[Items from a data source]
File: src/rtl/reg_bank_file_if.sv
// reg_bank_file_if: port bundle between the register control block and the banked pair file
interface reg_bank_file_if #(
    parameter int DW   = 8,
    parameter int SELW = 3,
    parameter int BW   = 1
);
    logic [SELW-1:0] rd_a_sel;
    logic [2*DW-1:0] rd_a_data;
    logic [SELW-1:0] rd_b_sel;
    logic [2*DW-1:0] rd_b_data;
    logic [SELW-1:0] wr_sel;
    logic [1:0]      wr_we;
    logic [2*DW-1:0] wr_data;
    logic            ex_af;
    logic            exx;
    logic            ex_de_hl;
    logic            inc_en;
    logic            inc_dec;
    logic [SELW-1:0] inc_sel;
    logic [BW-1:0]   bank_af;
    logic [BW-1:0]   bank_gp;

    modport master (
        output rd_a_sel, rd_b_sel, wr_sel, wr_we, wr_data, ex_af, exx, ex_de_hl, inc_en, inc_dec, inc_sel,
        input  rd_a_data, rd_b_data, bank_af, bank_gp
    );

    modport slave (
        input  rd_a_sel, rd_b_sel, wr_sel, wr_we, wr_data, ex_af, exx, ex_de_hl, inc_en, inc_dec, inc_sel,
        output rd_a_data, rd_b_data, bank_af, bank_gp
    );
endinterface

HOW TO COMPLETE THIS TASK: From the entries above, list each line with "output" in it.

ANSWER BOX:
        output rd_a_sel, rd_b_sel, wr_sel, wr_we, wr_data, ex_af, exx, ex_de_hl, inc_en, inc_dec, inc_sel,
        output rd_a_data, rd_b_data, bank_af, bank_gp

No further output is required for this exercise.